Чапу притащил с проспекта Волков. Кутенок был крохотный и совсем не походил на обычных мутировавших псов.
– Аркадьевна, смотри, какого охранника тебе нашел. Как раз на место Гуньки будет. Зверь!
– Вымахает этот зверь с теленка, и сожрет всех вас.
– Да ладно, смотри, не вымахает. Вполне себе обычный песик, да, моя радость? Ты же никого не слопаешь? – и Волков чмокнул заморыша прямо во влажный нос.
– Тьфу на тебя, Женька! Иди хоть намой его, а то тащит грязь прямо на кухню. И сам умойся!
Так Чапа обосновался у Аркадьевны. Само собой, повариха в нем души не чаяла, хоть и старалась не показывать этого. Песику был отведен свой угол с ковриком и плошкой. И иногда даже разрешалось прогуляться по кухне, выпрашивая вкусности.
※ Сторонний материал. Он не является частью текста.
**src/rtl/pipelined_shifter.sv**
```systemverilog
// Fully pipelined barrel shifter (SLL/SRL/SRA/ROR), one power-of-two level per stage with valid/ready.
// Define PIPELINED_SHIFTER_ROTATE_EN to build rotate-right for op 11; otherwise op 11 behaves as SRL.
module pipelined_shifter #(
    parameter int WIDTH = 32,
    parameter int TAG_W = 4,
    localparam int SHW = $clog2(WIDTH)
) (
    input  logic             clock,
    input  logic             reset,
    input  logic             flush,
    input  logic             in_valid,
    output logic             in_ready,
    input  logic [WIDTH-1:0] in_data,
    input  logic [SHW-1:0]   in_shamt,
    input  logic [1:0]       in_op,
    input  logic [TAG_W-1:0] in_tag,
    output logic             out_valid,
    input  logic             out_ready,
    output logic [WIDTH-1:0] out_data,
    output logic [TAG_W-1:0] out_tag
);

    logic             valid_r [SHW];
    logic [WIDTH-1:0] data_r  [SHW];
    logic [SHW-1:0]   shamt_r [SHW];
    logic [1:0]       op_r    [SHW];
    logic [TAG_W-1:0] tag_r   [SHW];
    logic             sign_r  [SHW];

    logic             ready_s     [SHW];
    logic             src_valid_s [SHW];
    logic [WIDTH-1:0] src_data_s  [SHW];
    logic [SHW-1:0]   src_shamt_s [SHW];
    logic [1:0]       src_op_s    [SHW];
    logic [TAG_W-1:0] src_tag_s   [SHW];
    logic             src_sign_s  [SHW];
    logic [WIDTH-1:0] lvl_data_s  [SHW];
    logic             in_ready_s;

    // One shift level of 2**lvl positions, applied only when its shamt bit is set.
    function automatic logic [WIDTH-1:0] shift_level(
        input logic [WIDTH-1:0] d,
        input logic             en,
        input int               lvl,
        input logic [1:0]       op,
        input logic             sign
    );
        int               amt;
        logic [WIDTH-1:0] fill;
        logic [WIDTH-1:0] res;
        amt  = 1 << lvl;
        fill = ~({WIDTH{1'b1}} >> amt);
        if (!en) begin
            res = d;
        end else begin
            case (op)
                2'b00:   res = d << amt;
                2'b01:   res = d >> amt;
                2'b10:   res = (d >> amt) | (sign ? fill : {WIDTH{1'b0}});
`ifdef PIPELINED_SHIFTER_ROTATE_EN
                2'b11:   res = (d >> amt) | (d << (WIDTH - amt));
`else
                2'b11:   res = d >> amt;
`endif
                default: res = d;
            endcase
        end
        return res;
    endfunction

    // Stage k can load when empty or when the stage below it moves on.
    always_comb begin
        logic r;
        r = out_ready;
        for (int k = SHW - 1; k >= 0; k--) begin
            r = r || !valid_r[k];
            ready_s[k] = r;
        end
    end

    assign in_ready_s = ready_s[0] && !flush;

    // Per-stage source selection and the combinational level feeding each register.
    always_comb begin
        src_valid_s[0] = in_valid && in_ready_s;
        src_data_s[0]  = in_data;
        src_shamt_s[0] = in_shamt;
        src_op_s[0]    = in_op;
        src_tag_s[0]   = in_tag;
        src_sign_s[0]  = in_data[WIDTH-1];
        for (int k = 1; k < SHW; k++) begin
            src_valid_s[k] = valid_r[k-1];
            src_data_s[k]  = data_r[k-1];
            src_shamt_s[k] = shamt_r[k-1];
            src_op_s[k]    = op_r[k-1];
            src_tag_s[k]   = tag_r[k-1];
            src_sign_s[k]  = sign_r[k-1];
        end
        for (int k = 0; k < SHW; k++) begin
            lvl_data_s[k] = shift_level(src_data_s[k], src_shamt_s[k][SHW-1-k], SHW - 1 - k,
                                        src_op_s[k], src_sign_s[k]);
        end
    end

    // Pipeline registers: flush drops valids only; payload loads on an accepted transfer.
    always_ff @(posedge clock or posedge reset) begin
        if (reset) begin
            for (int k = 0; k < SHW; k++) begin
                valid_r[k] <= 1'b0;
                data_r[k]  <= {WIDTH{1'b0}};
                shamt_r[k] <= {SHW{1'b0}};
                op_r[k]    <= 2'b00;
                tag_r[k]   <= {TAG_W{1'b0}};
                sign_r[k]  <= 1'b0;
            end
        end else begin
            for (int k = 0; k < SHW; k++) begin
                if (flush) begin
                    valid_r[k] <= 1'b0;
                end else if (ready_s[k]) begin
                    valid_r[k] <= src_valid_s[k];
                end
                if (!flush && ready_s[k] && src_valid_s[k]) begin
                    data_r[k]  <= lvl_data_s[k];
                    shamt_r[k] <= src_shamt_s[k];
                    op_r[k]    <= src_op_s[k];
                    tag_r[k]   <= src_tag_s[k];
                    sign_r[k]  <= src_sign_s[k];
                end
            end
        end
    end

    assign in_ready  = in_ready_s;
    assign out_valid = valid_r[SHW-1];
    assign out_data  = data_r[SHW-1];
    assign out_tag   = tag_r[SHW-1];

endmodule

```
**config.mk**
```make
export PLATFORM = sky130hd
export DESIGN_NAME = pipelined_shifter
export DESIGN_NICKNAME = d
export VERILOG_FILES = /design/src/rtl/pipelined_shifter.sv
export SDC_FILE = /design/constraint.sdc
export NUM_CORES = 1
export LEC_CHECK = 0
export ABC_AREA = 1
export CORE_MARGIN = 2
export CORE_UTILIZATION = 30
export DETAILED_ROUTE_END_ITERATION = 10
export PLACE_DENSITY_LB_ADDON = 0.08
export SYNTH_ARGS = -nofsm -noshare
export SYNTH_HDL_FRONTEND = slang
export SYNTH_SLANG_ARGS = --single-unit
```
**constraint.sdc**
```tcl
create_clock -name clock -period 16.5 [get_ports clock]
set_input_delay 3.3 -clock clock [delete_from_list [all_inputs] [get_ports clock]]
set_output_delay 3.3 -clock clock [all_outputs]
set_load 0.005 [all_outputs]
```
Yosys cells after proc, flatten, opt, wreduce, memory -nomap -nowiden
Cells that the tools add are included.

Multiplexer cells: 25. Divide/modulo/power cells: 0. Equal/unequal tests: 15. $mul: 0. Shift operators: 0. Order comparisons: 0. Bitwise gates (word level): 5. Reduce and logical (&&, ||, !) cells: 37. Add/subtract/negate cells: 0.

Operator list (number): 32-bit one-hot mux with 3 select lines (5); 32-bit 2-to-1 mux (10); 16-bit by 32-bit OR with 32-bit output (1); 24-bit by 32-bit OR with 32-bit output (1); 28-bit by 32-bit OR with 32-bit output (1); 30-bit by 32-bit OR with 32-bit output (1); 31-bit by 32-bit OR with 32-bit output (1); 2-bit equality test (second input constant) (10); 1-bit logical AND (11); 2-bit by 1-bit equality test with 1-bit output (second input constant) (5); 2-bit zero test (5); 1-bit 2-to-1 mux (10); 2-bit nonzero test (5); 2-bit OR reduction (5); 1-bit zero test (6); 1-bit logical OR (5).

Memory bits (read-only): 0. Memory bits (writable): 0. Word-level logic and storage cells: 109. Memories kept: 0. Flip-flop bits (word level): 207. Output and inout port bits: 38. Latch bits: 0. Input port bits: 48.

Logic depth before layout (Yosys ltp)
Depth after elaboration: 10. Gate-level depth with buffers: 10. Mapped depth without buffers: 8.

Worst setup path after synthesis
No wires, ideal clock.

Kind: input port to output port. Start point: input out_ready. End point: output in_ready. Buffers on the path: 0. Data arrival time: 3.763 ns. Path slack: 9.437 ns. Cell stages on the path: 6. Data required time: 13.200 ns. Path through: inv_1 nand3_2 nor2_2 nand2_1 inv_1 a21oi_1.

Word-level cells in the longest chain between the ends: 6.

Ends and longest elaborated chain: start: declaration (RTL line 18) `input logic out_ready,`; 1-bit logical OR (5 in a row) (RTL line 76) `r = r || !valid_r[k];`; 1-bit logical AND (RTL line 81) `assign in_ready_s = ready_s[0] && !flush;`; end: declaration (RTL line 12) `output logic in_ready,`.

No other way between the ends.

Worst setup path in the final report
Same ends and word-level chain as after synthesis.

==> flow_summary.json <==
{
  "drt_iter0_drc": 604,
  "synth_warnings": 0,
  "ys_types": 24,
  "drv_cap": 0,
  "stdcell_area_um2": 12600,
  "drive_gt1_frac": 0.0503,
  "dieArea_um2": 38100,
  "boundaryPins": 86,
  "h-tree-depth": 1,
  "syn_to_final_growth_pct": 15.1,
  "worstMarginPinSlew_ns": 0.957,
  "cp.required_ns": 13.20,
  "slowest_stage": "clkdlybuf4s50_1",
  "outcome": "complete, no violations",
  "ys.flop_type": "dfrtp_1",
  "hpwl_um": 21100,
  "track_usage": 0.164,
  "path_clk_slew_ns": 0.05,
  "cts_buffers": 26,
  "synth_top_area_cell": "dfrtp_1",
  "critPathLaunchType": "primary input",
  "setup_violations": 0,
  "tritoncts": "done",
  "fillers": 3942,
  "core_um2": 36300,
  "clock-root-buffer": "clkbuf_16",
  "criticalPathCategory": "in -> out",
  "die_h_um": 195,
  "total_power_mw": 1.71,
  "hold_path_class": "reg -> reg",
  "rsz0062_at_grt": "no",
  "gr-total-overflow": 0,
  "fin_skew_ns": 0.0118,
  "path_max_fanout": 3,
  "cts.path.max_buffers": 3,
  "cts_sinks": 207,
  "drt_first_pass_iters": 5,
  "clock.fmax_mhz": 125,
  "cp_cell_sequence": "clkdlybuf4s50_1, inv_1, nand3_2, nor2_2, nand2_1, inv_1, a21oi_1, clkdlybuf4s50_1",
  "final_cells": 1939,
  "max_slew_margin": 0.362,
  "synth.most_common_cell": "nand2_1",
  "row_count": 70,
  "dr_total_vias": 9310,
  "place_inst": 1892,
  "port_buffers": 85,
  "yosys-top-cells-area": "dfrtp_1 (47%), nand2_1 (14%), a21oi_1 (8.8%), o21ai_0 (8.4%), inv_1 (3.7%)",
  "grt_start_max_net_pins": 80,
  "synth_cells": 1458,
  "route.detailed.drc": 0,
  "start_util": 0.302,
  "routed_wl_um": 30800,
  "endpoint_kind": "output port",
  "place_area_um2": 11800,
  "hold_buffers": 0,
  "leakagePower_nw": 5.84,
  "hold_viol": 0,
  "post-cts-setup-buffers": 0,
  "cts_resized": 0,
  "final_antenna_net_count": 0,
  "avgSynthCellArea_um2": 7.52,
  "antenna_found_initial": 0,
  "synth_seq_cells": 207,
  "slew_violations": 0,
  "syn_nets": 1506,
  "yosysSeqAreaShare": 0.473,
  "min_period_ns": 8.03,
  "max_stage_delay_ns": 0.52,
  "via_per_inst": 4.80,
  "clk-insertion-delay-late_ns": 0.52,
  "routedWlPerCell_um": 15.9,
  "nNetsFinal": 1500,
  "dieWidth_um": 195,
  "grt_pass1_wl_um": 51200,
  "grt_pass1_vias": 9094,
  "synth_top_area_share": 0.473,
  "synth_edf_count": 0,
  "ys_top_cells_by_count": "nand2_1 (417), dfrtp_1 (207), a21oi_1 (192)",
  "ir_drop_mv": 0.0608,
  "setup_tns_ns": 0,
  "syn_area_um2": 11000,
  "period_share": 0.487,
  "worstPathArrival_ns": 4.73,
  "p_per_area_nw_per_um2": 136,
  "diodes": 0,
  "synthArstFlopShare": 1.00,
  "place_congestion": 0.771
}
[stage by stage]
stage          setup WS [ns]   util  hold WS, ns
2_1_floorplan           7.55      -        0.442
3_3_place_gp            8.45  0.325        0.461
3_5_place_dp            8.46  0.325        0.460
4_1_cts                 8.46  0.348        0.478
5_1_grt                 8.37  0.348        0.495
6_report                8.47  0.348        0.470
[worst max-delay path: cells and delay by family]
family / cells / cell delay, ns
buffers and inverters: 4 / 1.08
AND/OR/NAND/NOR: 3 / 0.24
AO/OA/AOI/OAI: 1 / 0.11
[worst paths after layout]
| kind | start | endpoint | slack, ns | cells after the start |
|---|---|---|---|---|
| max in group asynchronous | reset | out_data[28] | 11.09 | 4 |
| worst min register to register | src_tag_s[1] | out_tag[1] | 0.47 | 2 |
| min in group asynchronous | reset | data_r[130] | 3.25 | 2 |
| worst min-delay path | src_tag_s[1] | out_tag[1] | 0.47 | 2 |
| worst max-delay path | out_ready | in_ready | 8.47 | 8 |
| worst max register to register | out_valid | data_r[149] | 14.18 | 7 |
[cell families (layout without fill, tap and decap cells)]
kind of cell | after synthesis | in the layout | synth area share
compound gates | 446 | 446 | 0.215
buf+inv | 250 | 263 | 0.108
flops | 207 | 207 | 0.473
simple gates | 555 | 555 | 0.204
[cell usage in the layout (no fill, tap or decap)]
cell             instances
nand3_1                 13
buf_4                   17
nand3b_1                 1
a22oi_1                 28
o21ai_1                 22
inv_1                  106
nor2_4                   1
inv_6                    1
clkbuf_1                 9
nand4_1                 44
clkdlybuf4s50_1         85
o21ai_2                  4
nor2_1                  73
nand2_2                  1
inv_4                    1
clkbuf_8                 4
inv_8                    1
clkinv_1                 1
o21ai_0                185
clkinv_2                 4
a31oi_1                  2
nand2_1                416
clkinvlp_4               1
o211ai_1                13
clkbuf_16               27
a21oi_1                192
nor2_2                   2
dfrtp_1                207
bufinv_16                1
nand3_2                  4
inv_2                    5
[power breakdown]
| part | switching [mW] | internal, mW | total [mW] |
|---|---|---|---|
| registers | 0.109 | 0.631 | 0.740 |
| logic | 0.254 | 0.169 | 0.423 |
| clock network | 0.217 | 0.333 | 0.550 |
| total | 0.580 | 1.13 | 1.71 |
[cell type report]
cell class	count	area [µm²]	area share
Clock inverter	7	66.3	0.00526
Timing Repair Buffer	102	978	0.0775
Tap cell	468	586	0.0464
Sequential cell	207	5180	0.411
Multi-Input combinational cell	1001	4610	0.365
Clock buffer	40	764	0.0606
Inverter	114	438	0.0347
[sequential cells by signal, indices dropped and copies added, names as in the netlist]
| signal | flops |
|---|---|
| data_r | 128 |
| out_data | 32 |
| src_tag_s | 16 |
| shamt_r | 10 |
| op_r | 8 |
| out_tag | 4 |
| sign_r | 4 |
| src_valid_s | 4 |
| out_valid | 1 |
[metal layers]
layer  up-vias  global-route usage  part of all wire
li1       4777                   -                 -
met1      4336               0.242              0.49
met2       160               0.255              0.45
met3        37              0.0188             0.035
met4         0              0.0433             0.022
met5         -                   0                 0
Power figures use the tool's default switching activity.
Аркадьевна, естественно, закрывала на это глаза.
Другое дело кот. Мультик полностью находился под юрисдикцией Горшка, то есть, посещение кухни для него приравнивалось, ни много ни мало, к преступлению против человечества.
Кот и пес не сразу, но подружились. Мультик, как и следует порядочному кошаку, назойливого щеню обшипел, пару раз двинул лапой по любопытной морде. Чапа подрос быстро и в накладе не остался – время от времени гонял котея, как и должен делать любой уважающий себя собакен. Все это, правда, не мешало им обоим частенько есть из одной чашки, а иной раз и спать, обнявши друг друга лапами.
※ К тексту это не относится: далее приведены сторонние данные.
`src/rtl/fir_pkg.sv`:
```
// Shared widths, saturation limits and signed sample types for the FIR
// datapath and the requantizing decimator that sits behind it.
package fir_pkg;
  localparam int SAMPLE_W = 16;
  localparam int ACC_W    = 32;
  localparam int OUT_W    = 16;
  localparam int OUT_MAX  = 32767;
  localparam int OUT_MIN  = -32768;

  typedef logic signed [SAMPLE_W-1:0] sample_t;
  typedef logic signed [ACC_W-1:0]    acc_t;
  typedef logic signed [OUT_W-1:0]    out_t;
endpackage

```
`src/rtl/fir_sample_fifo.sv`:
```
// Output sample FIFO: DEPTH entries, occupancy counter separates full from
// empty, and an empty FIFO presents zero instead of stale storage.
module fir_sample_fifo #(
  parameter int DEPTH = 4,
  parameter int OUT_W = 16
) (
  input  logic             clk,
  input  logic             reset,
  input  logic             push_i,
  input  logic [OUT_W-1:0] data_i,
  input  logic             pop_i,
  output logic [OUT_W-1:0] data_o,
  output logic             full_o,
  output logic             empty_o
);
  localparam int AW = (DEPTH > 1) ? $clog2(DEPTH) : 1;
  localparam int CW = AW + 1;

  logic [OUT_W-1:0] mem [DEPTH];
  logic [AW-1:0]    wr_q, wr_d;
  logic [AW-1:0]    rd_q, rd_d;
  logic [CW-1:0]    cnt_q, cnt_d;

  assign full_o  = (cnt_q == CW'(DEPTH));
  assign empty_o = (cnt_q == '0);
  assign data_o  = empty_o ? '0 : mem[rd_q];

  // Pointers wrap for free because DEPTH is a power of two.
  always_comb begin
    wr_d  = wr_q;
    rd_d  = rd_q;
    cnt_d = cnt_q;
    if (push_i) wr_d = wr_q + AW'(1);
    if (pop_i)  rd_d = rd_q + AW'(1);
    case ({push_i, pop_i})
      2'b10:   cnt_d = cnt_q + CW'(1);
      2'b01:   cnt_d = cnt_q - CW'(1);
      default: cnt_d = cnt_q;
    endcase
  end

  always_ff @(posedge clk or posedge reset) begin
    if (reset) begin
      wr_q  <= '0;
      rd_q  <= '0;
      cnt_q <= '0;
    end else begin
      wr_q  <= wr_d;
      rd_q  <= rd_d;
      cnt_q <= cnt_d;
    end
  end

  always_ff @(posedge clk) begin
    if (push_i) mem[wr_q] <= data_i;
  end
endmodule

```
`src/rtl/fir_decim_requant.sv`:
```
// Decimates the FIR accumulator stream, rounds/shifts/saturates to 16 bits,
// and queues results in an output FIFO with sticky overflow and drop pulse.
module fir_decim_requant
  import fir_pkg::*;
#(
  parameter int DECIM = 4,
  parameter int SHIFT = 2,
  parameter int DEPTH = 4
) (
  input  logic                    clk,
  input  logic                    reset,
  input  logic signed [ACC_W-1:0] in_data,
  input  logic                    in_en,
  output logic signed [OUT_W-1:0] out_data,
  // Handshake: out_data is valid while out_valid=1; a sample leaves the FIFO
  // on every rising edge where out_valid && out_ready, otherwise it holds.
  output logic                    out_valid,
  input  logic                    out_ready,
  output logic                    ovf_sat,
  output logic                    drop,
  input  logic                    clr_flags
);
  localparam logic [3:0]         PH_LAST = 4'(DECIM - 1);
  localparam logic signed [32:0] RND     = (SHIFT > 0) ? (33'sd1 <<< ((SHIFT > 0) ? SHIFT - 1 : 0)) : 33'sd0;
  localparam logic signed [32:0] SAT_HI  = 33'(OUT_MAX);
  localparam logic signed [32:0] SAT_LO  = 33'(OUT_MIN);

  logic [3:0]             phase_q, phase_d;
  logic                   s1_valid_q, s1_valid_d;
  logic [OUT_W-1:0]       s1_data_q, s1_data_d;
  logic                   ovf_q, ovf_d;
  logic                   drop_q, drop_d;
  logic                   accept;
  logic signed [32:0]     ext, shifted;
  logic [OUT_W-1:0]       req_data;
  logic                   req_sat;
  logic                   push, pop;
  logic                   fifo_full, fifo_empty;
  logic [OUT_W-1:0]       fifo_data;

  assign accept = in_en && (phase_q == 4'd0);

  // Rounding add and shift in 33 bits so the offset can never wrap the sum.
  always_comb begin
    ext      = {in_data[ACC_W-1], in_data};
    shifted  = (ext + RND) >>> SHIFT;
    req_data = shifted[OUT_W-1:0];
    req_sat  = 1'b0;
    if (shifted > SAT_HI) begin
      req_data = SAT_HI[OUT_W-1:0];
      req_sat  = 1'b1;
    end else if (shifted < SAT_LO) begin
      req_data = SAT_LO[OUT_W-1:0];
      req_sat  = 1'b1;
    end
  end

  assign pop  = out_valid && out_ready;
  assign push = s1_valid_q && (!fifo_full || pop);

  always_comb begin
    phase_d = phase_q;
    if (in_en) phase_d = (phase_q == PH_LAST) ? 4'd0 : phase_q + 4'd1;
    s1_valid_d = accept;
    s1_data_d  = accept ? req_data : s1_data_q;
    ovf_d      = (accept && req_sat) || (ovf_q && !clr_flags);
    drop_d     = s1_valid_q && fifo_full && !pop;
  end

  always_ff @(posedge clk or posedge reset) begin
    if (reset) begin
      phase_q    <= '0;
      s1_valid_q <= 1'b0;
      s1_data_q  <= '0;
      ovf_q      <= 1'b0;
      drop_q     <= 1'b0;
    end else begin
      phase_q    <= phase_d;
      s1_valid_q <= s1_valid_d;
      s1_data_q  <= s1_data_d;
      ovf_q      <= ovf_d;
      drop_q     <= drop_d;
    end
  end

  fir_sample_fifo #(
    .DEPTH (DEPTH),
    .OUT_W (OUT_W)
  ) u_fifo (
    .clk     (clk),
    .reset   (reset),
    .push_i  (push),
    .data_i  (s1_data_q),
    .pop_i   (pop),
    .data_o  (fifo_data),
    .full_o  (fifo_full),
    .empty_o (fifo_empty)
  );

  assign out_valid = !fifo_empty;
  assign out_data  = fifo_data;
  assign ovf_sat   = ovf_q;
  assign drop      = drop_q;
endmodule

```
`config.mk`:
```
export PLATFORM = sky130hd
export DESIGN_NAME = fir_decim_requant
export DESIGN_NICKNAME = d
export VERILOG_FILES = /design/src/rtl/fir_pkg.sv /design/src/rtl/fir_sample_fifo.sv /design/src/rtl/fir_decim_requant.sv
export SDC_FILE = /design/constraint.sdc
export NUM_CORES = 1
export LEC_CHECK = 0
export BUFFER_PORTS_ARGS = -buffer_cell sky130_fd_sc_hd__buf_4
export CAP_MARGIN = 20
export CORE_MARGIN = 2
export CORE_UTILIZATION = 40
export CTS_CLUSTER_SIZE = 12
export DETAILED_ROUTE_END_ITERATION = 16
export PLACE_DENSITY = 0.61
export SETUP_SLACK_MARGIN = 0.5
export SYNTH_ARGS = -nofsm -noshare
export SYNTH_HDL_FRONTEND = slang
export SYNTH_SLANG_ARGS = --single-unit
```
`constraint.sdc`:
```
create_clock -name clk -period 3.4 [get_ports clk]
set_input_delay 0.17 -clock clk [delete_from_list [all_inputs] [get_ports clk]]
set_output_delay 0.17 -clock clk [all_outputs]
set_load 0.02 [all_outputs]
```
==> results.sh <==
export IMPL_async_flop_share=0.319
export IMPL_std_cell_rows=39
export IMPL_crit_path_end_kind="flip-flop"
export IMPL_syn_inst=354
export IMPL_clock_skew_ns=0.00441
export IMPL_clock_sinks=94
export IMPL_setup_violations=0
export IMPL_setup_tns_ns=0
export IMPL_num_io_pins=56
export IMPL_cts_setup_buffers=0
export IMPL_final_nets=454
export IMPL_syn_to_final_growth_pct=18.8
export IMPL_grt_max_degree=30
export IMPL_slew_headroom=0.445
export IMPL_multi_input_area_um2=1810
export IMPL_place_gp_congestion=0.859
export IMPL_worst_path_buf_inv=2
export IMPL_grt_pass1_wl_mm=14.5
export IMPL_path_cells="buf_4 -> ha_1 -> nand4_1 -> or3_1 -> nor4_2 -> o2111ai_1 -> a2111oi_4 -> nor2_1 -> buf_4 -> a311oi_1"
export IMPL_ff2ff_path_depth=8
export IMPL_regArea_um2=2670
export IMPL_hpwl_mm=6.53
export IMPL_critPathArrivalTime_ns=2.71
export IMPL_cp_depth=10
export IMPL_max_freq_mhz=403
export IMPL_clkLatencyLatePin_ns=0.33
export IMPL_syn_avg_cell_area_um2=13.1
export IMPL_cpPeakStageDelay_ns=0.53
export IMPL_pre_cts_ws_ns=0.577
export IMPL_synth_edff_count=64
export IMPL_fp_dieArea_um2=12500
export IMPL_root_buffer="clkbuf_16"
export IMPL_cts_buffers=9
export IMPL_syn_num_nets=400
export IMPL_gr_total_overflow=0
export IMPL_diodes=0
export IMPL_worstMarginPinSlew_ns=0.832
export IMPL_min_path_cells=2
export IMPL_antenna_found_initial=0
export IMPL_start_kind="input pin"
export IMPL_die_h_um=112
export IMPL_yosysSeqAreaShare=0.577
export IMPL_postRouteAntennaNets=0
export IMPL_grt_pass1_vias=2897
export IMPL_drt_total_wl_mm=8.82
export IMPL_htreeDepth=3
export IMPL_ctsHoldBuffers=1
export IMPL_fp_dieW_um=112
export IMPL_critPathMaxFanout=11
export IMPL_viasPerCell=5.38
export IMPL_layout_min_cycle_time_ns=2.48
export IMPL_drive_gt1_frac=0.242
export IMPL_setup_worst_path_class="in -> reg"
export IMPL_synth_cell_types=59
export IMPL_synth_ff_type="edfxtp_1"
export IMPL_drv_slew=0
export IMPL_synth_area_um2=4630
export IMPL_dr_pass1_iters=4
export IMPL_drv_cap=0
export IMPL_pwr_density_cell_nw_per_um2=766
export IMPL_yosys_warnings=0
export IMPL_critPathTopFamily="simple AND/OR/NAND/NOR gates"
export IMPL_hold_path_class="in -> reg"
export IMPL_core_area_um2=11400
export IMPL_clk_pin_slew_ns=0.06
export IMPL_fill_cells=1014
export IMPL_grtUsageTotal=0.148
export IMPL_min_period_over_period=0.729
export IMPL_p_leak_nw=1.99
export IMPL_cts_tree="done"
export IMPL_clockBufferDepth=2
export IMPL_vias=2990
export IMPL_status="finished clean"
export IMPL_ys_ff_latch=94
export IMPL_avgRoutedWirePerCell_um=15.9
export IMPL_cts_resized_gates=0
export IMPL_cp_data_required_time_ns=3.63
export IMPL_fin_ws_ns=0.920
export IMPL_peakVddDrop_v=0.000400
export IMPL_path_common_cell="buf_4"
export IMPL_drcViolationCount=0
export IMPL_start_util=0.407
export IMPL_drt_initial_drc_count=161
export IMPL_cp_slowest_cell="or3_1"
export IMPL_rsz0062_at_grt="no"
export IMPL_timing_final_hold_violations=0
export IMPL_portBuffers=54
==> Yosys cell counts (all sizes together), types with 4 or more instances <==
master,instances,share of area
and4,5,0.010
nor4,5,0.0081
a31oi,6,0.0081
o21ai,10,0.011
clkbuf,9,0.0073
edfxtp,64,0.42
nand3,10,0.011
inv,16,0.013
ha,8,0.022
and2,25,0.034
nor3,6,0.0065
mux4,16,0.078
a311oi,9,0.018
xor2,9,0.017
xnor2,15,0.028
nand4,10,0.015
buf,8,0.012
nand2,17,0.014
a211oi,4,0.0065
dfrtp,30,0.16
nor2,29,0.024
==> routing by layer <==
| metal | routed length (um) | part of all wire | vias to the layer above | GRT usage |
|---|---|---|---|---|
| met5 | 0 | 0 | - | 0 |
| met4 | 142 | 0.016 | 0 | 0.0708 |
| met3 | 396 | 0.045 | 11 | 0.0272 |
| met2 | 4210 | 0.48 | 69 | 0.239 |
| met1 | 4070 | 0.46 | 1451 | 0.195 |
| li1 | - | - | 1459 | - |
==> cells by family (layout without fill, tap and decap cells) <==
logic type	Yosys count	in the layout	share of synthesized area
multiplexers	17	17	0.0800
flip-flops	94	94	0.577
buffers and inverters	33	92	0.0322
AND/OR/NAND/NOR	125	125	0.149
AO/OA/AOI/OAI	52	52	0.0905
XOR/XNOR	24	24	0.0454
adder cells (fa/ha/maj)	9	9	0.0259
==> layout make-up <==
class,instances,share of cell area
flip-flops and latches,94,0.486
well taps,143,0.0325
inverters,16,0.0109
repair buffers,60,0.0860
multi-input cells,227,0.329
clock inverters,6,0.0139
clock buffers,10,0.0416
==> placed cells by master, fill, tap and decap left out, drive strengths merged, types with 4 or more instances in the layout <==
cell / synthesis / final
nor2: 29 / 29
o21ai: 10 / 10
clkbuf: 9 / 10
xnor2: 15 / 15
a31oi: 6 / 6
nor3: 6 / 6
nand2: 17 / 17
nand4: 10 / 10
buf: 8 / 59
dfrtp: 30 / 30
inv: 16 / 16
nor4: 5 / 5
xor2: 9 / 9
and2: 25 / 25
ha: 8 / 8
edfxtp: 64 / 64
and4: 5 / 5
a311oi: 9 / 9
nand3: 10 / 10
a211oi: 4 / 4
mux4: 16 / 16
Пока Чапа с Мультиком «нарушали безобразие» на кухне, а Аркадьевна хваталась за сердце, усиленно изображая «инфаркт микарда – вот такой рубец», Горшок удрал. От греха подальше, а то, глядишь, и ему достанется. И не так уж он был неправ…
* * *
В «Сто рентген» свободных мест почти не было. Праздник продолжался, и народ на всю катушку использовал редкую возможность погулять и расслабиться. Кто-то пел, кто-то – тихо посапывал «мордой в салате», кто-то ржал во весь голос над старым сто раз слышанным анекдотом. Хорошо, что рядом с баром не было жилья: количество децибел в этих звуках сильно превышало допустимые нормы.
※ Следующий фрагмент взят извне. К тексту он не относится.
$ cat config.mk
export PLATFORM = sky130hd
export DESIGN_NAME = dct_transpose_buffer_flat
export DESIGN_NICKNAME = d
export VERILOG_FILES = /design/src/rtl/dct_transpose_buffer_if.sv /design/src/rtl/dct_transpose_buffer.sv /design/src/flat_wrapper.sv
export SDC_FILE = /design/constraint.sdc
export NUM_CORES = 2
export LEC_CHECK = 0
export CAP_MARGIN = 40
export CORE_UTILIZATION = 50
export CTS_CLUSTER_DIAMETER = 80
export DETAILED_ROUTE_END_ITERATION = 12
export PLACE_DENSITY = 0.68
export SLEW_MARGIN = 25
export SYNTH_ARGS = -nofsm -noshare
export SYNTH_HDL_FRONTEND = slang
export SYNTH_SLANG_ARGS = --single-unit
$ cat constraint.sdc
create_clock -name clk -period 4.3 [get_ports clk]
set_input_delay 0.86 -clock clk [delete_from_list [all_inputs] [get_ports clk]]
set_output_delay 0.86 -clock clk [all_outputs]
set_load 0.01 [all_outputs]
Серега, постаревший и погрузневший, заметив Хранителя, угодливо улыбнулся и бросился протирать свободный столик. Через мгновение Лазарева заметили и остальные. Гвалт постепенно стих, было видно, что посетители совсем не рады присутствию начальства: Виктор давно стал тут чужаком, и ему недвусмысленно дали это понять. Обижаться было глупо и непродуктивно, но все равно где-то в районе сердца противно кольнуло.